# Work required
Please print only the top portion of the entries below, ending with the line that contains "host register number", exactly as written.

# Data extract
########
==> src/hdl/vdp_pkg.sv <==
package vdp_pkg;

    typedef logic [15:0] word_t;        // vram, register and palette word
    typedef logic [15:0] vaddr_t;       // vram word address
    typedef logic  [7:0] byte_t;        // host bus byte
    typedef logic  [3:0] reg_num_t;     // host register number
    typedef logic  [3:0] nib_mask_t;    // one enable per nibble
    typedef logic  [7:0] color_idx_t;   // palette index
    typedef logic [11:0] rgb_t;         // 4:4:4 colour
    typedef logic  [3:0] intr_t;        // interrupt bits
    typedef logic  [7:0] coord_t;       // display counter

    // host register map
    localparam reg_num_t REG_VRAM_ADDR   = 4'h0;
    localparam reg_num_t REG_VRAM_DATA   = 4'h1;
    localparam reg_num_t REG_WR_MASK     = 4'h2;
    localparam reg_num_t REG_PAL_ADDR    = 4'h3;
    localparam reg_num_t REG_PAL_DATA    = 4'h4;
    localparam reg_num_t REG_INTR_MASK   = 4'h5;
    localparam reg_num_t REG_INTR_CLEAR  = 4'h6;   // write clears, read gives status
    localparam reg_num_t REG_INTR_SIGNAL = 4'h7;

    // tiny frame, pixels and lines
    localparam int H_VISIBLE    = 16;
    localparam int H_SYNC_START = 18;
    localparam int H_SYNC_END   = 20;
    localparam int H_TOTAL      = 24;
    localparam int V_VISIBLE    = 8;
    localparam int V_SYNC_START = 9;
    localparam int V_SYNC_END   = 10;
    localparam int V_TOTAL      = 12;

    localparam int WORDS_PER_LINE = H_VISIBLE / 2;  // two pixels per word

    localparam int VRAM_WORDS  = 256;               // short vram, address wraps
    localparam int VRAM_AW     = $clog2(VRAM_WORDS);
    localparam int PAL_ENTRIES = 256;

    localparam int INTR_VBLANK = 0;                 // raised at start of vsync

    typedef enum logic [1:0] {
        IDLE,
        VRAM_WRITE,
        VRAM_READ,
        PAL_WRITE
    } regs_state_e;

endpackage

==> src/hdl/vram_port_if.sv <==
`default_nettype none
`timescale 1ns/1ps

// one requester's path into vram
interface vram_port_if;
    logic               sel;        // request, held until grant
    logic               wr;         // 1 = write, 0 = read
    vdp_pkg::nib_mask_t mask;       // nibble write enables
    vdp_pkg::vaddr_t    addr;
    vdp_pkg::word_t     wdata;
    logic               grant;      // request taken this cycle
    vdp_pkg::word_t     rdata;
    logic               rd_valid;   // rdata good one cycle after a read grant

    modport requester(output sel, wr, mask, addr, wdata,
                      input  grant, rdata, rd_valid);

    modport memory(input  sel, wr, mask, addr, wdata,
                   output grant, rdata, rd_valid);
endinterface

`default_nettype wire

==> src/hdl/vram_arbiter.sv <==
`default_nettype none
`timescale 1ns/1ps

module vram_arbiter(
    input  wire logic   clk,
    input  wire logic   reset_i,
    vram_port_if.memory vid,    // video fetch, always wins
    vram_port_if.memory cpu     // host side
);

vdp_pkg::word_t     mem [vdp_pkg::VRAM_WORDS];
vdp_pkg::word_t     rdata_q;
logic               go;         // some port granted
logic               go_wr;
vdp_pkg::nib_mask_t go_mask;
vdp_pkg::vaddr_t    go_addr;
vdp_pkg::word_t     go_wdata;
logic [vdp_pkg::VRAM_AW-1:0] idx;
logic               vid_rv_q;
logic               cpu_rv_q;

// fixed priority, cpu only in cycles video leaves free
assign vid.grant = vid.sel;
assign cpu.grant = cpu.sel && !vid.sel;

always_comb begin
    go = vid.sel || cpu.sel;
    if (vid.sel) begin
        go_wr    = vid.wr;
        go_mask  = vid.mask;
        go_addr  = vid.addr;
        go_wdata = vid.wdata;
    end else begin
        go_wr    = cpu.wr;
        go_mask  = cpu.mask;
        go_addr  = cpu.addr;
        go_wdata = cpu.wdata;
    end
end

assign idx = go_addr[vdp_pkg::VRAM_AW-1:0];    // upper bits wrap

always_ff @(posedge clk) begin
    if (go && go_wr) begin
        for (int n = 0; n < 4; n++) begin
            if (go_mask[n]) begin
                mem[idx][n*4 +: 4] <= go_wdata[n*4 +: 4];   // masked nibbles only
            end
        end
    end
    if (go && !go_wr) begin
        rdata_q <= mem[idx];
    end
end

always_ff @(posedge clk) begin
    if (reset_i) begin
        vid_rv_q <= 1'b0;
        cpu_rv_q <= 1'b0;
    end else begin
        vid_rv_q <= vid.grant && !vid.wr;
        cpu_rv_q <= cpu.grant && !cpu.wr;
    end
end

assign vid.rdata    = rdata_q;  // shared read register
assign cpu.rdata    = rdata_q;
assign vid.rd_valid = vid_rv_q;
assign cpu.rd_valid = cpu_rv_q;

// video leaves the next slot free, so a waiting cpu request gets in
assert property (@(posedge clk) disable iff (reset_i) vid.sel |=> !vid.sel);

endmodule

`default_nettype wire

==> src/flat_wrapper.sv <==
// flat-port wrapper written by rule: the top's interface ports become plain ports
module vram_arbiter_flat 
  (clk, reset_i, vid_sel, vid_wr, vid_mask, vid_addr, vid_wdata, vid_grant, vid_rdata, vid_rd_valid, cpu_sel, cpu_wr, cpu_mask, cpu_addr, cpu_wdata, cpu_grant, cpu_rdata, cpu_rd_valid);
  vram_port_if vid_i ();
  vram_port_if cpu_i ();
  input  wire logic clk;
  input  wire logic reset_i;
  input wire logic [$bits(vid_i.sel)-1:0] vid_sel;
  input wire logic [$bits(vid_i.wr)-1:0] vid_wr;
  input wire logic [$bits(vid_i.mask)-1:0] vid_mask;
  input wire logic [$bits(vid_i.addr)-1:0] vid_addr;
  input wire logic [$bits(vid_i.wdata)-1:0] vid_wdata;
  output wire logic [$bits(vid_i.grant)-1:0] vid_grant;
  output wire logic [$bits(vid_i.rdata)-1:0] vid_rdata;
  output wire logic [$bits(vid_i.rd_valid)-1:0] vid_rd_valid;
  input wire logic [$bits(cpu_i.sel)-1:0] cpu_sel;
  input wire logic [$bits(cpu_i.wr)-1:0] cpu_wr;
  input wire logic [$bits(cpu_i.mask)-1:0] cpu_mask;
  input wire logic [$bits(cpu_i.addr)-1:0] cpu_addr;
  input wire logic [$bits(cpu_i.wdata)-1:0] cpu_wdata;
  output wire logic [$bits(cpu_i.grant)-1:0] cpu_grant;
  output wire logic [$bits(cpu_i.rdata)-1:0] cpu_rdata;
  output wire logic [$bits(cpu_i.rd_valid)-1:0] cpu_rd_valid;
  assign vid_i.sel = vid_sel;
  assign vid_i.wr = vid_wr;
  assign vid_i.mask = vid_mask;
  assign vid_i.addr = vid_addr;
  assign vid_i.wdata = vid_wdata;
  assign vid_grant = vid_i.grant;
  assign vid_rdata = vid_i.rdata;
  assign vid_rd_valid = vid_i.rd_valid;
  assign cpu_i.sel = cpu_sel;
  assign cpu_i.wr = cpu_wr;
  assign cpu_i.mask = cpu_mask;
  assign cpu_i.addr = cpu_addr;
  assign cpu_i.wdata = cpu_wdata;
  assign cpu_grant = cpu_i.grant;
  assign cpu_rdata = cpu_i.rdata;
  assign cpu_rd_valid = cpu_i.rd_valid;
  vram_arbiter u_core (.clk(clk), .reset_i(reset_i), .vid(vid_i), .cpu(cpu_i));
endmodule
########
# Output of the exercise
==> src/hdl/vdp_pkg.sv <==
package vdp_pkg;

    typedef logic [15:0] word_t;        // vram, register and palette word
    typedef logic [15:0] vaddr_t;       // vram word address
    typedef logic  [7:0] byte_t;        // host bus byte
    typedef logic  [3:0] reg_num_t;     // host register number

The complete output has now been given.